The authors agreed with the conclusions of these latter authorities. The data cited by Hermann von Liebig did not, however, afford conclusive evidence on the point; and they considered that the results of experiments with cows were, in several respects, less appropriate for the purposes of the inquiry than those with some other animals. They showed, illustrating the various points by reference to experiments of their own, that, compared with either cows, oxen, or sheep, the pig had a much less proportion of alimentary organs and contents, consumed food of a much higher character, produced a much larger amount of fat both in relation to a given weight of animal within a given time and to the amount of food consumed, voided a much less proportion of the solid matter of its food in its solid and liquid excretions, and, finally, its increase contained a larger proportion of fat. For these reasons results obtained with pigs must be much more conclusive as to the sources in the food of the fat which they yield than those with either cows, oxen, or sheep. Tables were exhibited showing the results which had been obtained by the authors in numerous experiments with pigs; and from these the following main conclusions were drawn :

1. That certainly a large proportion of the fat of the Herbivora fattened for human food must be derived from other substances than fatty matter in the food.
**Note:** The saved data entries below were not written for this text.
<file path="src/verilog/sd_consts.svh">
`ifndef SD_CONSTS_SVH
`define SD_CONSTS_SVH

// command line field widths
`define SD_ARG_W        32
`define SD_INDEX_W      6
`define SD_CRC_W        7

// clock divisor width
`define SD_DIV_W        8

// token is everything ahead of the CRC
`define SD_TOKEN_W      40
`define SD_FRAME_BITS   48

// queue entries, also the credits the host starts with
`define CMD_QUEUE_DEPTH 2

// SD clock periods from command end bit to response start bit
`define SD_NCR_MAX      64

`endif
</file>
<file path="src/verilog/sd_bus_pkg.sv">
`default_nettype none

`include "sd_consts.svh"

package sd_bus_pkg;

    // fields as they appear on the command line
    typedef logic [`SD_INDEX_W-1:0] sd_index_t;
    typedef logic [`SD_ARG_W-1:0]   sd_arg_t;
    typedef logic [`SD_CRC_W-1:0]   sd_crc7_t;

    // first 40 bits of a command frame, msb goes out first
    typedef struct packed {
        logic      start;
        logic      transmission;
        sd_index_t index;
        sd_arg_t   argument;
    } sd_token_t;

    // short responses only
    typedef enum logic [0:0] {
        RESP_NONE = 1'b0,
        RESP_48   = 1'b1
    } sd_resp_kind_t;

    // serial host FSM
    typedef enum logic [2:0] {
        HOST_IDLE = 3'd0,
        HOST_TX   = 3'd1,
        HOST_WAIT = 3'd2,
        HOST_RX   = 3'd3,
        HOST_DONE = 3'd4
    } sd_host_state_t;

endpackage

`default_nettype wire

</file>
<file path="src/verilog/sd_host_pkg.sv">
`default_nettype none

`include "sd_consts.svh"

package sd_host_pkg;

    // half period of the SD clock minus one, in aclk cycles
    typedef logic [`SD_DIV_W-1:0] sd_div_t;

    // one queued command
    typedef struct packed {
        sd_bus_pkg::sd_index_t     index;
        sd_bus_pkg::sd_arg_t       argument;
        sd_bus_pkg::sd_resp_kind_t resp_kind;
    } cmd_req_t;

    // error flags of a finished command
    typedef struct packed {
        logic timeout;
        logic crc_err;
        logic index_err;
    } cmd_status_t;

    // record handed back to the host
    typedef struct packed {
        sd_bus_pkg::sd_index_t index;
        cmd_status_t           status;
        sd_bus_pkg::sd_arg_t   payload;
    } cmd_rsp_t;

endpackage

`default_nettype wire

</file>
<file path="src/verilog/sd_cmd_controller.sv">
`default_nettype none

module sd_cmd_controller (
    input  wire logic                  aclk_i,
    input  wire logic                  rst_n_i,
    input  wire sd_host_pkg::sd_div_t  divisor_i,
    input  wire logic                  req_valid_i,
    input  wire sd_host_pkg::cmd_req_t req_i,
    output logic                       credit_o,
    output logic                       rsp_valid_o,
    output sd_host_pkg::cmd_rsp_t      rsp_o,
    output logic                       sd_clk_o,
    output logic                       sd_cmd_o,
    output logic                       sd_cmd_oe_o,
    input  wire logic                  sd_cmd_i
);

    // edge strobes in the aclk domain
    logic sd_rise;
    logic sd_fall;

    // queue to master
    sd_host_pkg::cmd_req_t head;
    logic                  head_valid;
    logic                  pop;

    // master to serial host
    sd_bus_pkg::sd_token_t     token;
    sd_bus_pkg::sd_resp_kind_t resp_kind;
    logic                      start;
    logic                      done;
    sd_bus_pkg::sd_index_t     rx_index;
    sd_bus_pkg::sd_arg_t       rx_payload;
    sd_host_pkg::cmd_status_t  rx_status;

    sd_clock_divider sd_clock_divider_i (
        .aclk_i    (aclk_i),
        .rst_n_i   (rst_n_i),
        .divisor_i (divisor_i),
        .sd_clk_o  (sd_clk_o),
        .sd_rise_o (sd_rise),
        .sd_fall_o (sd_fall)
    );

    sd_cmd_queue sd_cmd_queue_i (
        .aclk_i       (aclk_i),
        .rst_n_i      (rst_n_i),
        .push_i       (req_valid_i),
        .req_i        (req_i),
        .pop_i        (pop),
        .head_o       (head),
        .head_valid_o (head_valid),
        .credit_o     (credit_o)
    );

    sd_cmd_master sd_cmd_master_i (
        .aclk_i       (aclk_i),
        .rst_n_i      (rst_n_i),
        .head_i       (head),
        .head_valid_i (head_valid),
        .pop_o        (pop),
        .token_o      (token),
        .resp_kind_o  (resp_kind),
        .start_o      (start),
        .done_i       (done),
        .rx_index_i   (rx_index),
        .rx_payload_i (rx_payload),
        .rx_status_i  (rx_status),
        .rsp_valid_o  (rsp_valid_o),
        .rsp_o        (rsp_o)
    );

    sd_cmd_serial_host sd_cmd_serial_host_i (
        .aclk_i       (aclk_i),
        .rst_n_i      (rst_n_i),
        .sd_rise_i    (sd_rise),
        .sd_fall_i    (sd_fall),
        .token_i      (token),
        .resp_kind_i  (resp_kind),
        .start_i      (start),
        .done_o       (done),
        .rx_index_o   (rx_index),
        .rx_payload_o (rx_payload),
        .rx_status_o  (rx_status),
        .sd_cmd_o     (sd_cmd_o),
        .sd_cmd_oe_o  (sd_cmd_oe_o),
        .sd_cmd_i     (sd_cmd_i)
    );

endmodule

`default_nettype wire

</file>
<file path="src/verilog/sd_cmd_serial_host.sv">
`default_nettype none

`include "sd_consts.svh"

module sd_cmd_serial_host (
    input  wire logic                      aclk_i,
    input  wire logic                      rst_n_i,
    input  wire logic                      sd_rise_i,
    input  wire logic                      sd_fall_i,
    input  wire sd_bus_pkg::sd_token_t     token_i,
    input  wire sd_bus_pkg::sd_resp_kind_t resp_kind_i,
    input  wire logic                      start_i,
    output logic                           done_o,
    output sd_bus_pkg::sd_index_t          rx_index_o,
    output sd_bus_pkg::sd_arg_t            rx_payload_o,
    output sd_host_pkg::cmd_status_t       rx_status_o,
    output logic                           sd_cmd_o,
    output logic                           sd_cmd_oe_o,
    input  wire logic                      sd_cmd_i
);

    localparam int FRAME_W = `SD_FRAME_BITS;
    localparam int CNT_W   = $clog2(FRAME_W + 1);
    localparam int NCR_W   = $clog2(`SD_NCR_MAX);

    localparam logic [CNT_W-1:0] TOKEN_BITS = CNT_W'(`SD_TOKEN_W);
    localparam logic [CNT_W-1:0] END_BIT    = CNT_W'(FRAME_W - 1);
    localparam logic [CNT_W-1:0] FRAME_BITS = CNT_W'(FRAME_W);
    localparam logic [NCR_W-1:0] NCR_LAST   = NCR_W'(`SD_NCR_MAX - 1);

    sd_bus_pkg::sd_host_state_t state;
    sd_bus_pkg::sd_resp_kind_t  kind_q;
    sd_bus_pkg::sd_crc7_t       crc;
    logic [FRAME_W-1:0]         shreg;
    logic [CNT_W-1:0]           bit_cnt;
    logic [NCR_W-1:0]           ncr_cnt;
    logic                       tx_bit;
    logic                       timeout_q;
    logic                       crc_err_q;

    // CRC7, x^7 + x^3 + 1, one bit per call
    function automatic sd_bus_pkg::sd_crc7_t crc7_next(input sd_bus_pkg::sd_crc7_t c,
                                                       input logic din);
        logic fb;
        fb = din ^ c[6];
        return {c[5:0], 1'b0} ^ (fb ? 7'h09 : 7'h00);
    endfunction

    // token bits, then CRC msb first, then end bit
    always_comb begin
        if (bit_cnt < TOKEN_BITS) begin
            tx_bit = shreg[FRAME_W-1];
        end else if (bit_cnt < END_BIT) begin
            tx_bit = crc[6];
        end else begin
            tx_bit = 1'b1;
        end
    end

    always_ff @(posedge aclk_i) begin
        if (!rst_n_i) begin
            state       <= sd_bus_pkg::HOST_IDLE;
            sd_cmd_o    <= 1'b1;
            sd_cmd_oe_o <= 1'b0;
            timeout_q   <= 1'b0;
            crc_err_q   <= 1'b0;
            bit_cnt     <= '0;
            ncr_cnt     <= '0;
        end else begin
            case (state)
                sd_bus_pkg::HOST_IDLE: begin
                    if (start_i) begin
                        state     <= sd_bus_pkg::HOST_TX;
                        bit_cnt   <= '0;
                        timeout_q <= 1'b0;
                        crc_err_q <= 1'b0;
                    end
                end
                sd_bus_pkg::HOST_TX: begin
                    if (sd_fall_i) begin
                        if (bit_cnt == FRAME_BITS) begin
                            // end bit has had its full period
                            sd_cmd_o    <= 1'b1;
                            sd_cmd_oe_o <= 1'b0;
                            ncr_cnt     <= '0;
                            state       <= (kind_q == sd_bus_pkg::RESP_48) ?
                                           sd_bus_pkg::HOST_WAIT : sd_bus_pkg::HOST_DONE;
                        end else begin
                            sd_cmd_o    <= tx_bit;
                            sd_cmd_oe_o <= 1'b1;
                            bit_cnt     <= bit_cnt + 1'b1;
                        end
                    end
                end
                sd_bus_pkg::HOST_WAIT: begin
                    if (sd_rise_i) begin
                        if (!sd_cmd_i) begin
                            state   <= sd_bus_pkg::HOST_RX;
                            bit_cnt <= CNT_W'(1);
                        end else if (ncr_cnt == NCR_LAST) begin
                            timeout_q <= 1'b1;
                            state     <= sd_bus_pkg::HOST_DONE;
                        end else begin
                            ncr_cnt <= ncr_cnt + 1'b1;
                        end
                    end
                end
                sd_bus_pkg::HOST_RX: begin
                    if (sd_rise_i) begin
                        bit_cnt <= bit_cnt + 1'b1;
                        if (bit_cnt == END_BIT) begin
                            // received CRC sits in the low bits before the end bit shifts in
                            crc_err_q <= (shreg[6:0] != crc);
                            state     <= sd_bus_pkg::HOST_DONE;
                        end
                    end
                end
                default: begin
                    state <= sd_bus_pkg::HOST_IDLE;
                end
            endcase
        end
    end

    // shift register and CRC are shared by both directions
    always_ff @(posedge aclk_i) begin
        if (state == sd_bus_pkg::HOST_IDLE && start_i) begin
            shreg  <= {token_i, 8'hff};
            crc    <= '0;
            kind_q <= resp_kind_i;
        end else if (state == sd_bus_pkg::HOST_TX && sd_fall_i && bit_cnt != FRAME_BITS) begin
            shreg <= {shreg[FRAME_W-2:0], 1'b1};
            crc   <= (bit_cnt < TOKEN_BITS) ? crc7_next(crc, tx_bit) : {crc[5:0], 1'b0};
        end else if (state == sd_bus_pkg::HOST_WAIT && sd_rise_i) begin
            // start bit is zero, so the CRC stays zero after it
            shreg <= {shreg[FRAME_W-2:0], sd_cmd_i};
            crc   <= '0;
        end else if (state == sd_bus_pkg::HOST_RX && sd_rise_i) begin
            shreg <= {shreg[FRAME_W-2:0], sd_cmd_i};
            if (bit_cnt < TOKEN_BITS) begin
                crc <= crc7_next(crc, sd_cmd_i);
            end
        end
    end

    assign done_o       = (state == sd_bus_pkg::HOST_DONE);
    assign rx_index_o   = shreg[45:40];
    assign rx_payload_o = shreg[39:8];

    always_comb begin
        rx_status_o.timeout   = timeout_q;
        rx_status_o.crc_err   = crc_err_q;
        rx_status_o.index_err = 1'b0;
    end

    // the line is only driven while a command goes out
    assert property (@(posedge aclk_i) disable iff (!rst_n_i)
        sd_cmd_oe_o |-> (state == sd_bus_pkg::HOST_TX));

endmodule

`default_nettype wire

</file>
<file path="src/verilog/sd_cmd_master.sv">
`default_nettype none

module sd_cmd_master (
    input  wire logic                       aclk_i,
    input  wire logic                       rst_n_i,
    input  wire sd_host_pkg::cmd_req_t      head_i,
    input  wire logic                       head_valid_i,
    output logic                            pop_o,
    output sd_bus_pkg::sd_token_t           token_o,
    output sd_bus_pkg::sd_resp_kind_t       resp_kind_o,
    output logic                            start_o,
    input  wire logic                       done_i,
    input  wire sd_bus_pkg::sd_index_t      rx_index_i,
    input  wire sd_bus_pkg::sd_arg_t        rx_payload_i,
    input  wire sd_host_pkg::cmd_status_t   rx_status_i,
    output logic                            rsp_valid_o,
    output sd_host_pkg::cmd_rsp_t           rsp_o
);

    logic                     busy;
    logic                     no_payload;
    sd_host_pkg::cmd_status_t status;

    // take a new head only when nothing is in flight
    assign pop_o = head_valid_i & ~busy;

    always_ff @(posedge aclk_i) begin
        if (!rst_n_i) begin
            busy        <= 1'b0;
            start_o     <= 1'b0;
            rsp_valid_o <= 1'b0;
        end else begin
            if (pop_o) begin
                busy <= 1'b1;
            end else if (done_i) begin
                busy <= 1'b0;
            end
            start_o     <= pop_o;
            rsp_valid_o <= done_i;
        end
    end

    // token and kind stay put for the whole command
    always_ff @(posedge aclk_i) begin
        if (pop_o) begin
            token_o.start        <= 1'b0;
            token_o.transmission <= 1'b1;
            token_o.index        <= head_i.index;
            token_o.argument     <= head_i.argument;
            resp_kind_o          <= head_i.resp_kind;
        end
    end

    // index check is meaningless without a response
    always_comb begin
        status           = rx_status_i;
        status.index_err = (resp_kind_o == sd_bus_pkg::RESP_48) && !rx_status_i.timeout &&
                           (rx_index_i != token_o.index);
    end

    assign no_payload = (resp_kind_o == sd_bus_pkg::RESP_NONE) || rx_status_i.timeout;

    always_ff @(posedge aclk_i) begin
        if (done_i) begin
            rsp_o.index   <= token_o.index;
            rsp_o.status  <= status;
            rsp_o.payload <= no_payload ? '0 : rx_payload_i;
        end
    end

    // a second start before the serial host finishes would clobber its frame
    assert property (@(posedge aclk_i) disable iff (!rst_n_i)
        (busy && !done_i) |=> !start_o);

endmodule

`default_nettype wire

</file>
<file path="src/verilog/sd_cmd_queue.sv">
`default_nettype none

`include "sd_consts.svh"

module sd_cmd_queue (
    input  wire logic                  aclk_i,
    input  wire logic                  rst_n_i,
    input  wire logic                  push_i,
    input  wire sd_host_pkg::cmd_req_t req_i,
    input  wire logic                  pop_i,
    output sd_host_pkg::cmd_req_t      head_o,
    output logic                       head_valid_o,
    output logic                       credit_o
);

    localparam int DEPTH = `CMD_QUEUE_DEPTH;
    localparam int PTR_W = (DEPTH > 1) ? $clog2(DEPTH) : 1;
    localparam int CNT_W = $clog2(DEPTH + 1);

    localparam logic [PTR_W-1:0] PTR_LAST = PTR_W'(DEPTH - 1);
    localparam logic [CNT_W-1:0] CNT_FULL = CNT_W'(DEPTH);

    sd_host_pkg::cmd_req_t mem [DEPTH];

    logic [PTR_W-1:0] wr_ptr;
    logic [PTR_W-1:0] rd_ptr;
    logic [CNT_W-1:0] count;

    // payload storage
    always_ff @(posedge aclk_i) begin
        if (push_i) begin
            mem[wr_ptr] <= req_i;
        end
    end

    always_ff @(posedge aclk_i) begin
        if (!rst_n_i) begin
            wr_ptr   <= '0;
            rd_ptr   <= '0;
            count    <= '0;
            credit_o <= 1'b0;
        end else begin
            if (push_i) begin
                wr_ptr <= (wr_ptr == PTR_LAST) ? '0 : wr_ptr + 1'b1;
            end
            if (pop_i) begin
                rd_ptr <= (rd_ptr == PTR_LAST) ? '0 : rd_ptr + 1'b1;
            end
            case ({push_i, pop_i})
                2'b10:   count <= count + 1'b1;
                2'b01:   count <= count - 1'b1;
                default: count <= count;
            endcase
            // each popped entry hands one credit back
            credit_o <= pop_i;
        end
    end

    assign head_o       = mem[rd_ptr];
    assign head_valid_o = (count != '0);

    // host must hold a credit to push
    assert property (@(posedge aclk_i) disable iff (!rst_n_i)
        !(push_i && (count == CNT_FULL)));

    // master only takes a head that is there
    assert property (@(posedge aclk_i) disable iff (!rst_n_i)
        !(pop_i && (count == '0)));

endmodule

`default_nettype wire

</file>
<file path="src/verilog/sd_clock_divider.sv">
`default_nettype none

module sd_clock_divider (
    input  wire logic                aclk_i,
    input  wire logic                rst_n_i,
    input  wire sd_host_pkg::sd_div_t divisor_i,
    output logic                     sd_clk_o,
    output logic                     sd_rise_o,
    output logic                     sd_fall_o
);

    sd_host_pkg::sd_div_t cnt;
    logic                 tick;

    // last cycle of the current half period
    // >= keeps us safe when the divisor shrinks on the fly
    assign tick = (cnt >= divisor_i);

    always_ff @(posedge aclk_i) begin
        if (!rst_n_i) begin
            cnt      <= '0;
            sd_clk_o <= 1'b0;
        end else begin
            if (tick) begin
                cnt      <= '0;
                sd_clk_o <= ~sd_clk_o;
            end else begin
                cnt <= cnt + 1'b1;
            end
        end
    end

    // strobes sit in the cycle just before the edge they announce
    assign sd_rise_o = tick & ~sd_clk_o;
    assign sd_fall_o = tick & sd_clk_o;

endmodule

`default_nettype wire

</file>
2. That when fattening animals are fed upon their most appropriate food, much of their stored-up fat must be produced from the carbo-hydrates it supplies.

3. That nitrogenous substance may also serve as a source of fat, more especially when it is in excess, and the supply of available non-nitrogenous constituents is relatively defective.

On the Poisonous Nature of Crude Paraffin Oil, and the Products of its Rectification upon Fish. By STEVENSON MACADAM, Ph.D., F.R.S.E., F.C.S., Lecturer on Chemistry, Surgeons' Hall, Edinburgh.

The great extension of paraffin oil-works, both crude and refined, during the last few years, has led to attention being directed to the nature of the discharges which emanate from such, more especially to those matters which find their way into rivers which form the natural drainage of the district. The deleterious nature of these discharges has manifested itself already in the total destruction of all fish in more than one of our Scottish streams, and to the impregnation of the water with paraffin oil, and the products of its rectification, to such an extent as to impart the characteristic taste and odour of paraffin to the water, and render it unsuitable for domestic purposes.

* For fuller report, see the Philosophical Magazine for December 1866.